Antagonistic twisted string actuation for disposable flexible medical robots
Conference: IKMT 2022 - 13. GMM/ETG-Fachtagung
09/14/2022 - 09/15/2022 at Linz, Österreich
Proceedings: GMM-Fb. 103: IKMT 2022
Pages: 5Language: englishTyp: PDF
Authors:
Giacoppo, Giuliano A.; Bachmann, Ada L.; Pott, Peter P. (Institute of Medical Device Technology, University of Stuttgart, Germany)
Abstract:
For flexible cable-driven disposable medical robots (endorobots) to be controlled efficiently, quickly, and safely, an actuation unit that is simple, cost-effective, and space-saving is required. A twisted string actuator (TSA) meets these requirements since it is a small, strong, lightweight, and low-cost gear that converts a rotary motion into a linear pulling motion. As the TSA only provides tensile forces, two antagonistically operating TSAs are required for each degree of freedom to bend and stretch an endorobot.
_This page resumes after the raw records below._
--- src/rtl/apr_access_gate.sv ---
module apr_access_gate
  import apr_gate_pkg::*;
#(
  parameter int PRIO_BITS = 7
) (
  input  logic              clk,
  input  logic              rst,
  input  logic              req_valid,
  input  logic              req_write,
  input  logic [3:0]        enc_coproc,
  input  logic [2:0]        enc_opc1,
  input  logic [3:0]        enc_crn,
  input  logic [3:0]        enc_crm,
  input  logic [2:0]        enc_opc2,
  input  logic [31:0]       wdata,
  input  logic [1:0]        priv_lvl,
  input  logic              l2_enabled,
  input  logic              l3_present,
  input  logic              l3_is_32b,
  input  logic              in_monitor,
  input  logic              sd_undef_prio,
  input  logic              sd_undef,
  input  logic              l3_fiq_route,
  input  logic              l2_trap_c12,
  input  logic              ifen_l1,
  input  logic              ifen_l2,
  input  logic              ifen_l3,
  input  logic              l2_trap_grp0,
  input  logic              l2_fiq_virt,
  output logic [4:0]        outcome,
  output logic [7:0]        syndrome,
  output logic [31:0]       rdata
);
  logic             hit;
  logic             idx_ok;
  logic [IDX_W-1:0] idx;
  ctl_t             ctl;
  verdict_e         verdict;
  logic             live;
  logic             p_we, p_re, v_we, v_re;
  logic             rd_virt_q;
  logic [DATA_W-1:0] p_rdata, v_rdata;

  assign ctl = '{l2_en: l2_enabled, l3_present: l3_present, l3_32b: l3_is_32b,
                 mon: in_monitor, sd_prio: sd_undef_prio, sd_late: sd_undef,
                 fiq_route: l3_fiq_route, trap_c12: l2_trap_c12,
                 en_l1: ifen_l1, en_l2: ifen_l2, en_l3: ifen_l3,
                 trap_grp0: l2_trap_grp0, fiq_virt: l2_fiq_virt};

  apr_decode #(.PRIO_BITS(PRIO_BITS)) u_dec (
    .coproc(enc_coproc), .opc1(enc_opc1), .crn(enc_crn), .crm(enc_crm),
    .opc2(enc_opc2), .hit(hit), .idx(idx), .idx_ok(idx_ok)
  );

  apr_policy u_pol (.lvl(priv_lvl), .c(ctl), .idx_ok(idx_ok), .verdict(verdict));

  assign live     = req_valid && hit;
  assign outcome  = live ? (OC_W'(1) << verdict) : '0;
  assign syndrome = (live && verdict == V_TRAP2) ? L2_TRAP_CODE : '0;

  assign p_we = live && (verdict == V_PHYS) &&  req_write;
  assign p_re = live && (verdict == V_PHYS) && !req_write;
  assign v_we = live && (verdict == V_VIRT) &&  req_write;
  assign v_re = live && (verdict == V_VIRT) && !req_write;

  apr_bank #(.PRIO_BITS(PRIO_BITS)) u_phys (
    .clk(clk), .rst(rst), .we(p_we), .re(p_re), .idx(idx),
    .wdata(wdata), .rdata(p_rdata)
  );

  apr_bank #(.PRIO_BITS(PRIO_BITS)) u_virt (
    .clk(clk), .rst(rst), .we(v_we), .re(v_re), .idx(idx),
    .wdata(wdata), .rdata(v_rdata)
  );

  always_ff @(posedge clk) begin
    if (rst)       rd_virt_q <= 1'b0;
    else if (p_re) rd_virt_q <= 1'b0;
    else if (v_re) rd_virt_q <= 1'b1;
  end

  assign rdata = rd_virt_q ? v_rdata : p_rdata;


  outcome_onehot_chk: assert property (@(posedge clk) disable iff (rst)
    $onehot0(outcome));


  syndrome_pairing_chk: assert property (@(posedge clk) disable iff (rst)
    (syndrome != 8'h00) |-> (outcome == 5'b00010 && syndrome == 8'h03));


  no_match_silent_chk: assert property (@(posedge clk) disable iff (rst)
    (!req_valid || !hit) |-> (outcome == 5'b00000));


  level0_undef_chk: assert property (@(posedge clk) disable iff (rst)
    (req_valid && hit && priv_lvl == 2'd0) |-> (outcome == 5'b00001));


  level3_phys_chk: assert property (@(posedge clk) disable iff (rst)
    (req_valid && hit && idx_ok && priv_lvl == 2'd3 && ifen_l3) |-> (outcome == 5'b10000));


  rdata_hold_chk: assert property (@(posedge clk) disable iff (rst)
    !(p_re || v_re) |=> $stable(rdata));
endmodule
===== src/rtl/pgwalk_pkg.sv =====
package pgwalk_pkg;

  typedef enum logic [2:0] {
    ST_IDLE     = 3'd0,
    ST_ROOT_REQ = 3'd1,
    ST_ROOT_RSP = 3'd2,
    ST_LEAF_REQ = 3'd3,
    ST_LEAF_RSP = 3'd4,
    ST_DONE     = 3'd5
  } walk_state_e;

  typedef enum logic [1:0] {
    FLT_NONE   = 2'd0,
    FLT_ABSENT = 2'd1,
    FLT_PROT   = 2'd2
  } fault_e;

  localparam int unsigned PRESENT_BIT  = 0;
  localparam int unsigned WRITABLE_BIT = 1;

endpackage


===== src/rtl/pgwalk_addr.sv =====
module pgwalk_addr #(
  parameter int unsigned ADDR_W = 32,
  parameter int unsigned IDX_W  = 10,
  parameter int unsigned OFF_W  = 12
) (
  input  logic [ADDR_W-1:0]        vaddr,
  input  logic [ADDR_W-1:0]        root_base,
  input  logic [ADDR_W-OFF_W-1:0]  leaf_base,
  input  logic                     leaf_level,
  output logic [ADDR_W-1:0]        mem_addr,
  output logic [OFF_W-1:0]         page_off
);
  localparam int unsigned SLOT_SH = OFF_W - IDX_W;

  logic [IDX_W-1:0]  top_idx;
  logic [IDX_W-1:0]  sub_idx;
  logic [ADDR_W-1:0] top_slot;
  logic [ADDR_W-1:0] root_addr;
  logic [ADDR_W-1:0] leaf_addr;

  assign top_idx   = vaddr[ADDR_W-1 -: IDX_W];
  assign sub_idx   = vaddr[OFF_W +: IDX_W];
  assign page_off  = vaddr[OFF_W-1:0];
  assign top_slot  = {{(ADDR_W-IDX_W){1'b0}}, top_idx} << SLOT_SH;
  assign root_addr = root_base + top_slot;
  assign leaf_addr = {leaf_base, sub_idx, {SLOT_SH{1'b0}}};
  assign mem_addr  = leaf_level ? leaf_addr : root_addr;
endmodule


===== src/rtl/pgwalk_judge.sv =====
module pgwalk_judge
  import pgwalk_pkg::*;
#(
  parameter int unsigned ADDR_W = 32,
  parameter int unsigned OFF_W  = 12
) (
  input  logic [ADDR_W-1:0]       word,
  input  logic                    leaf_level,
  input  logic                    is_write,
  output fault_e                  fault,
  output logic [ADDR_W-OFF_W-1:0] frame
);
  logic present;
  logic writable;

  assign present  = word[PRESENT_BIT];
  assign writable = word[WRITABLE_BIT];
  assign frame    = word[ADDR_W-1:OFF_W];

  always_comb begin
    if (!present)                            fault = FLT_ABSENT;
    else if (leaf_level && is_write && !writable) fault = FLT_PROT;
    else                                     fault = FLT_NONE;
  end
endmodule


===== src/rtl/pgwalk_fsm.sv =====
module pgwalk_fsm
  import pgwalk_pkg::*;
#(
  parameter int unsigned ADDR_W = 32,
  parameter int unsigned OFF_W  = 12
) (
  input  logic                    clk,
  input  logic                    rst_ni,
  input  logic                    req_valid,
  input  logic [ADDR_W-1:0]       req_vaddr,
  input  logic                    req_write,
  input  logic [ADDR_W-1:0]       root_base,
  input  logic                    mem_req_ready,
  input  logic                    mem_rsp_valid,
  input  fault_e                  judge_fault,
  input  logic [ADDR_W-OFF_W-1:0] judge_frame,
  input  logic [OFF_W-1:0]        page_off,
  input  logic                    res_ready,
  output logic [ADDR_W-1:0]       vaddr_q,
  output logic [ADDR_W-1:0]       root_q,
  output logic                    write_q,
  output logic [ADDR_W-OFF_W-1:0] leaf_base_q,
  output logic                    leaf_level,
  output logic                    req_ready,
  output logic                    mem_req_valid,
  output logic                    res_valid,
  output logic [ADDR_W-1:0]       res_paddr,
  output logic [1:0]              res_fault
);
  walk_state_e st_q, st_d;
  logic        cap_en, leaf_en, res_en;
  fault_e      fault_q, fault_d;
  logic [ADDR_W-1:0] paddr_q, paddr_d;

  always_comb begin
    st_d    = st_q;
    cap_en  = 1'b0;
    leaf_en = 1'b0;
    res_en  = 1'b0;
    fault_d = judge_fault;
    paddr_d = '0;
    case (st_q)
      ST_IDLE: if (req_valid) begin
        st_d   = ST_ROOT_REQ;
        cap_en = 1'b1;
      end
      ST_ROOT_REQ: if (mem_req_ready) st_d = ST_ROOT_RSP;
      ST_ROOT_RSP: if (mem_rsp_valid) begin
        if (judge_fault != FLT_NONE) begin
          st_d   = ST_DONE;
          res_en = 1'b1;
        end else begin
          st_d    = ST_LEAF_REQ;
          leaf_en = 1'b1;
        end
      end
      ST_LEAF_REQ: if (mem_req_ready) st_d = ST_LEAF_RSP;
      ST_LEAF_RSP: if (mem_rsp_valid) begin
        st_d   = ST_DONE;
        res_en = 1'b1;
        if (judge_fault == FLT_NONE) paddr_d = {judge_frame, page_off};
      end
      ST_DONE: if (res_ready) st_d = ST_IDLE;
      default: st_d = ST_IDLE;
    endcase
  end

  always_ff @(posedge clk or negedge rst_ni) begin
    if (!rst_ni) st_q <= ST_IDLE;
    else         st_q <= st_d;
  end

  always_ff @(posedge clk or negedge rst_ni) begin
    if (!rst_ni) begin
      vaddr_q <= '0;
      root_q  <= '0;
      write_q <= 1'b0;
    end else if (cap_en) begin
      vaddr_q <= req_vaddr;
      root_q  <= root_base;
      write_q <= req_write;
    end
  end

  always_ff @(posedge clk or negedge rst_ni) begin
    if (!rst_ni)      leaf_base_q <= '0;
    else if (leaf_en) leaf_base_q <= judge_frame;
  end

  always_ff @(posedge clk or negedge rst_ni) begin
    if (!rst_ni) begin
      fault_q <= FLT_NONE;
      paddr_q <= '0;
    end else if (res_en) begin
      fault_q <= fault_d;
      paddr_q <= paddr_d;
    end
  end

  assign req_ready     = (st_q == ST_IDLE);
  assign mem_req_valid = (st_q == ST_ROOT_REQ) || (st_q == ST_LEAF_REQ);
  assign leaf_level    = (st_q == ST_LEAF_REQ) || (st_q == ST_LEAF_RSP);
  assign res_valid     = (st_q == ST_DONE);
  assign res_paddr     = paddr_q;
  assign res_fault     = fault_q;


  mem_hold_chk: assert property (@(posedge clk) disable iff (!rst_ni)
    (mem_req_valid && !mem_req_ready) |=> mem_req_valid);

  one_inflight_chk: assert property (@(posedge clk) disable iff (!rst_ni)
    mem_rsp_valid |-> !mem_req_valid);

  res_hold_chk: assert property (@(posedge clk) disable iff (!rst_ni)
    (res_valid && !res_ready) |=> (res_valid && $stable(res_paddr) && $stable(res_fault)));

  res_release_chk: assert property (@(posedge clk) disable iff (!rst_ni)
    (res_valid && res_ready) |=> req_ready);

  busy_excl_chk: assert property (@(posedge clk) disable iff (!rst_ni)
    !(req_ready && (res_valid || mem_req_valid)));

  fault_zero_chk: assert property (@(posedge clk) disable iff (!rst_ni)
    (res_valid && res_fault != 2'd0) |-> (res_paddr == '0));

  fault_code_chk: assert property (@(posedge clk) disable iff (!rst_ni)
    res_valid |-> (res_fault != 2'd3));
endmodule
### src/rtl/bfx_out_stage.sv
module bfx_out_stage #(
  parameter int W = 24
) (
  input  logic         clk,
  input  logic         rst_n,
  input  logic         in_valid,
  output logic         in_ready,
  input  logic [W-1:0] in_data,
  output logic         out_valid,
  input  logic         out_ready,
  output logic [W-1:0] out_data
);
  // Register is free when empty or drained on this edge.
  assign in_ready = !out_valid || out_ready;

  always_ff @(posedge clk) begin
    if (!rst_n)        out_valid <= 1'b0;
    else if (in_ready) out_valid <= in_valid;
  end

  always_ff @(posedge clk) begin
    if (in_valid && in_ready) out_data <= in_data;
  end
endmodule
--- src/rtl/dma_regs_pkg.sv ---
package dma_regs_pkg;
   typedef enum logic [1:0] {
      OP_IDLE  = 2'd0,
      OP_BLAST = 2'd1,
      OP_ABORT = 2'd2,
      OP_START = 2'd3
   } dma_op_e;

   localparam int CMD_DIR_BIT = 7;

   localparam int ST_PWDN  = 0;
   localparam int ST_ERR   = 1;
   localparam int ST_ABT   = 2;
   localparam int ST_DONE  = 3;
   localparam int ST_SCSI  = 4;
   localparam int ST_BLAST = 5;
   localparam int ST_W     = 6;

   localparam logic [2:0] REG_CMD   = 3'd0;
   localparam logic [2:0] REG_STC   = 3'd1;
   localparam logic [2:0] REG_SPA   = 3'd2;
   localparam logic [2:0] REG_WBC   = 3'd3;
   localparam logic [2:0] REG_WAC   = 3'd4;
   localparam logic [2:0] REG_STAT  = 3'd5;
   localparam logic [2:0] REG_LIST  = 3'd6;
   localparam logic [2:0] REG_WLIST = 3'd7;
endpackage

--- src/rtl/dma_len_clamp.sv ---
module dma_len_clamp #(
   parameter int DW          = 32,
   parameter int SMALL_W     = 16,
   parameter int LARGE_W     = 24,
   parameter int BOUND_W     = 24,
   parameter bit LARGE_OK    = 1'b1,
   localparam int LW         = BOUND_W + 1
) (
   input  logic [DW-1:0] req_len,
   input  logic [DW-1:0] start_addr,
   input  logic          big_en,
   output logic [LW-1:0] len_o
);
   localparam logic [DW-1:0] CAP_SMALL = DW'(1) << SMALL_W;
   localparam logic [DW-1:0] CAP_LARGE = DW'(1) << LARGE_W;
   localparam logic [LW-1:0] BOUND_TOP = LW'(1) << BOUND_W;

   logic [DW-1:0] cap;
   logic [DW-1:0] capped;
   logic [LW-1:0] room;

   // choose the length cap; the large cap exists only when allowed
   generate
      if (LARGE_OK) begin : g_two_caps
         assign cap = big_en ? CAP_LARGE : CAP_SMALL;
      end else begin : g_one_cap
         logic unused_big;
         assign unused_big = big_en;
         assign cap = CAP_SMALL;
      end
   endgenerate

   always_comb begin
      capped = (req_len > cap) ? cap : req_len;
      // bytes left before the next boundary
      room   = BOUND_TOP - {1'b0, start_addr[BOUND_W-1:0]};
      len_o  = (capped[LW-1:0] > room) ? room : capped[LW-1:0];
   end

   logic [DW-1:0] unused_hi;
   assign unused_hi = start_addr & ~((DW'(1) << BOUND_W) - DW'(1));
endmodule
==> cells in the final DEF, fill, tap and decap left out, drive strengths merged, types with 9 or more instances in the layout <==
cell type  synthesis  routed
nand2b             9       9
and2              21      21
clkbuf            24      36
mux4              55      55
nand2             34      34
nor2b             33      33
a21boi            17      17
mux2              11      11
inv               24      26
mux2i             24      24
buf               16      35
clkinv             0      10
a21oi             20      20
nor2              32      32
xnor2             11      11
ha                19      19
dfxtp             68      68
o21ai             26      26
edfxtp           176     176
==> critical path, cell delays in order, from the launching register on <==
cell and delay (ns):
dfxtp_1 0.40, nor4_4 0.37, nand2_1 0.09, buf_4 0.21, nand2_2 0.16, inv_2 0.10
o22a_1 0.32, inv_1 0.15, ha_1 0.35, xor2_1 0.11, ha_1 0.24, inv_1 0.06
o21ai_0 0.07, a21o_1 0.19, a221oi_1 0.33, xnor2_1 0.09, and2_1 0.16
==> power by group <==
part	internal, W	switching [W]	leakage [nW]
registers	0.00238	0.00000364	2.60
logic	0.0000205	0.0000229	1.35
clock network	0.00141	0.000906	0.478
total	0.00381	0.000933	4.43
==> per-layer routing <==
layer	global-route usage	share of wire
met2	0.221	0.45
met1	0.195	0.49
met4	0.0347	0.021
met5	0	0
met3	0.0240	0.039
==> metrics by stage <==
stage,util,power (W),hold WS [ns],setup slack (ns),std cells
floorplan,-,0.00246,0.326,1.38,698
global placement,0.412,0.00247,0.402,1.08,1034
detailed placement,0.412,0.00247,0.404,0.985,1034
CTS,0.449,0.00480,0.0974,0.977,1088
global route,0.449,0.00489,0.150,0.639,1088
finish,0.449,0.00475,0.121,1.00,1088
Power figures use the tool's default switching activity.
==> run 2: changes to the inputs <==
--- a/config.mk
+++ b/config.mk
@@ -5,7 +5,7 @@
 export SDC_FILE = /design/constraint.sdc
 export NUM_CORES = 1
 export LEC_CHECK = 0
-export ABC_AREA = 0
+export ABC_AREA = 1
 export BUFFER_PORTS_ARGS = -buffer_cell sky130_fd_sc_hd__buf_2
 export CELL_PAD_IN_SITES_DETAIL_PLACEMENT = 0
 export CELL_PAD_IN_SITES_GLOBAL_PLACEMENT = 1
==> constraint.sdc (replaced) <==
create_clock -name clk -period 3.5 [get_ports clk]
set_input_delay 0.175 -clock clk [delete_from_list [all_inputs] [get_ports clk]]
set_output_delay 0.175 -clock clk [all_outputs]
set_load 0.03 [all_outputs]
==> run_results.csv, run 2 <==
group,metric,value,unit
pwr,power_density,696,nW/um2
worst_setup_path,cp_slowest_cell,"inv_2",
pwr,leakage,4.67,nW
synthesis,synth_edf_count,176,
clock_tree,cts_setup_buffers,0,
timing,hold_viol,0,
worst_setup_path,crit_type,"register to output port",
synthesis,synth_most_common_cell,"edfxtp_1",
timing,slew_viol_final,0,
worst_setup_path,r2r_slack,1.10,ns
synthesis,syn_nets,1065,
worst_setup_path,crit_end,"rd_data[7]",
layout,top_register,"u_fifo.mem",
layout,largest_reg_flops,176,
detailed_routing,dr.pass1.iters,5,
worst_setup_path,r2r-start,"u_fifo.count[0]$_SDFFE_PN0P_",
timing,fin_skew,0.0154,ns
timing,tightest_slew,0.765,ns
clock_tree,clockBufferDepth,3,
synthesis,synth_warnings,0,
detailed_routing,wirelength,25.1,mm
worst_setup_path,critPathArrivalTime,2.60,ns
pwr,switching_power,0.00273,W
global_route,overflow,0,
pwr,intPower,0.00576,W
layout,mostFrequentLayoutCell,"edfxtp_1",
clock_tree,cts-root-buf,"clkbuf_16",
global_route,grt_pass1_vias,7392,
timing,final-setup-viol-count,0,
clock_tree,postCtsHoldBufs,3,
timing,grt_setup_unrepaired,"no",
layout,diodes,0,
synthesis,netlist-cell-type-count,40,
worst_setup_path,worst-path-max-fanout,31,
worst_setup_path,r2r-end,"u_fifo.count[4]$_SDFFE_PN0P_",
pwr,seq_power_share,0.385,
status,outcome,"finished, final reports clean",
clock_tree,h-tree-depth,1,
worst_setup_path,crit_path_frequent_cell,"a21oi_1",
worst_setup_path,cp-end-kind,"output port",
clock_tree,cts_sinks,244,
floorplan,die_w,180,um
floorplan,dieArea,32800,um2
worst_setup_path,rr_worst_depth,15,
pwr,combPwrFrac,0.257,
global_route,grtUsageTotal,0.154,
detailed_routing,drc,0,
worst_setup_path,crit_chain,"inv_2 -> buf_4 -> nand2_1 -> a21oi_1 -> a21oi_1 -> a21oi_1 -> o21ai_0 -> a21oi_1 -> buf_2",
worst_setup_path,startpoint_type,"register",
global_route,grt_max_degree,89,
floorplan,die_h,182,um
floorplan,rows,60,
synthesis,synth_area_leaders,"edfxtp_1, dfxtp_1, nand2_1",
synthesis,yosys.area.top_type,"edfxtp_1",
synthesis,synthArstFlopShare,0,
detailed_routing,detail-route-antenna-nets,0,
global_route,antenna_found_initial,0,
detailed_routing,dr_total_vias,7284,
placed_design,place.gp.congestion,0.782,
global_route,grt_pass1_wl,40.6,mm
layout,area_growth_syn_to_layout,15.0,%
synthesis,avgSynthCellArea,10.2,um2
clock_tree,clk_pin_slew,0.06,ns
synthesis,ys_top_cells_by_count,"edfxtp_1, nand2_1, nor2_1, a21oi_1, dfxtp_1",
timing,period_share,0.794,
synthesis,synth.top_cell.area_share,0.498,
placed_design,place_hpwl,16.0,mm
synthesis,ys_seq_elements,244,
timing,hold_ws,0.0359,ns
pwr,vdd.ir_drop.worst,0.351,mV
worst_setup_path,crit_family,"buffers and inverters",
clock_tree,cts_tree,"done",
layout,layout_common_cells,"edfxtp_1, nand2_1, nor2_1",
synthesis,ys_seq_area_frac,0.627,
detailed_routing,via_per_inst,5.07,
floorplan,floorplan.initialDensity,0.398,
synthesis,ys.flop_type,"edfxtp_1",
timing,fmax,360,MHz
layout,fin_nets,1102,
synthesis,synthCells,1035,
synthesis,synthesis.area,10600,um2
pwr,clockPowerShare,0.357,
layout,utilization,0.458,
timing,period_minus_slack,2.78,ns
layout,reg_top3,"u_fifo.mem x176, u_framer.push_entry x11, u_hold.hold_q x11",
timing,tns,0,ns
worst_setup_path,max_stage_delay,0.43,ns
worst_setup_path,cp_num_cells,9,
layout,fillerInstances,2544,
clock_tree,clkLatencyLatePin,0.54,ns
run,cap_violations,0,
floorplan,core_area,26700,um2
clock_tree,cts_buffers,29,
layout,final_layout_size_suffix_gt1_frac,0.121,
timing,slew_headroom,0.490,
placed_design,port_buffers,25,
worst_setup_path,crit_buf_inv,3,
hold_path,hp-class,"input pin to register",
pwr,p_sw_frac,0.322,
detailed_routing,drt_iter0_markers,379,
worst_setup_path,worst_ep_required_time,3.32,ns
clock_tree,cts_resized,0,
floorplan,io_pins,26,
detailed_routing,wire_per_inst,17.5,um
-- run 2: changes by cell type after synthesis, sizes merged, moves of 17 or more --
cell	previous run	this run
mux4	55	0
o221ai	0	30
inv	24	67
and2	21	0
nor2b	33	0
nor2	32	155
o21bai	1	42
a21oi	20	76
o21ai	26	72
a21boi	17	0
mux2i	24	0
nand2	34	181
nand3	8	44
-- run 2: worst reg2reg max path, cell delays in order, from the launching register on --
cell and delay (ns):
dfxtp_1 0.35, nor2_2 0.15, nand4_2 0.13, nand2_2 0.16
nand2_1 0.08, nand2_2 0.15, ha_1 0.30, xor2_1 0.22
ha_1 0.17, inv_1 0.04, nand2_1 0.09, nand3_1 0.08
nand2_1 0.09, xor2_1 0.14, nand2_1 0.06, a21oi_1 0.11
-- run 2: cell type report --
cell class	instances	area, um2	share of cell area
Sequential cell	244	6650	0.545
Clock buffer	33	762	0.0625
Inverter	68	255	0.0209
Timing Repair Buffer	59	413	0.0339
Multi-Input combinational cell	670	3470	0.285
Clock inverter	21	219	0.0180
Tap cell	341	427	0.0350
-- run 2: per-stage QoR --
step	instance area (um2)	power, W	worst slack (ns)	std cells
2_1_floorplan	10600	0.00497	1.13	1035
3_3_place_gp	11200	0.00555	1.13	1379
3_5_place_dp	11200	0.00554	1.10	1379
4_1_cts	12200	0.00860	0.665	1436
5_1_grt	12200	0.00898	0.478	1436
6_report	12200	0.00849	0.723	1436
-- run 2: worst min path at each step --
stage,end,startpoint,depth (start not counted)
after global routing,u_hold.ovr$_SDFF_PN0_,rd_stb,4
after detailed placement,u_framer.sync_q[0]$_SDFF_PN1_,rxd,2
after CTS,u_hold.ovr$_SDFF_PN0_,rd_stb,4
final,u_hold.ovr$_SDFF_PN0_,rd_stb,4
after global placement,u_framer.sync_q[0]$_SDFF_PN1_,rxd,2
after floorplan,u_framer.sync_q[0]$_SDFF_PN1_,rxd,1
This paper presents a first prototype of a cable-driven endorobot with a gripper to retract tissue for creating a sufficient workspace. In two vertical planes, the instrument is bent using four TSAs. A first control approach for moving the instrument shows a sufficient antagonistic principle. The position of the TSA slider is measured with a potentiometer. This position information is used to set a P-type controller so that two TSAs move in opposite directions and the instrument can be moved. The nominal torque of the motor is 15.3 mNm and the initial length is 300 mm of the Ø 0.25 mm Dyneema strings. Therefore, the TSA is capable of applying a force between 318 N and 462 N in the intended working area of a contraction of 10 mm to 20 mm. To allow a complete movement of the instrument, the TSA contracts 10 mm in approx. 4 seconds. According to the first setup, antagonistic twisted string actuation is acceptable for use in endorobotics. However, in the future more sophisticated control approaches will be necessary to account for the TSA's nonlinear behavior and miniaturization of the actuator unit.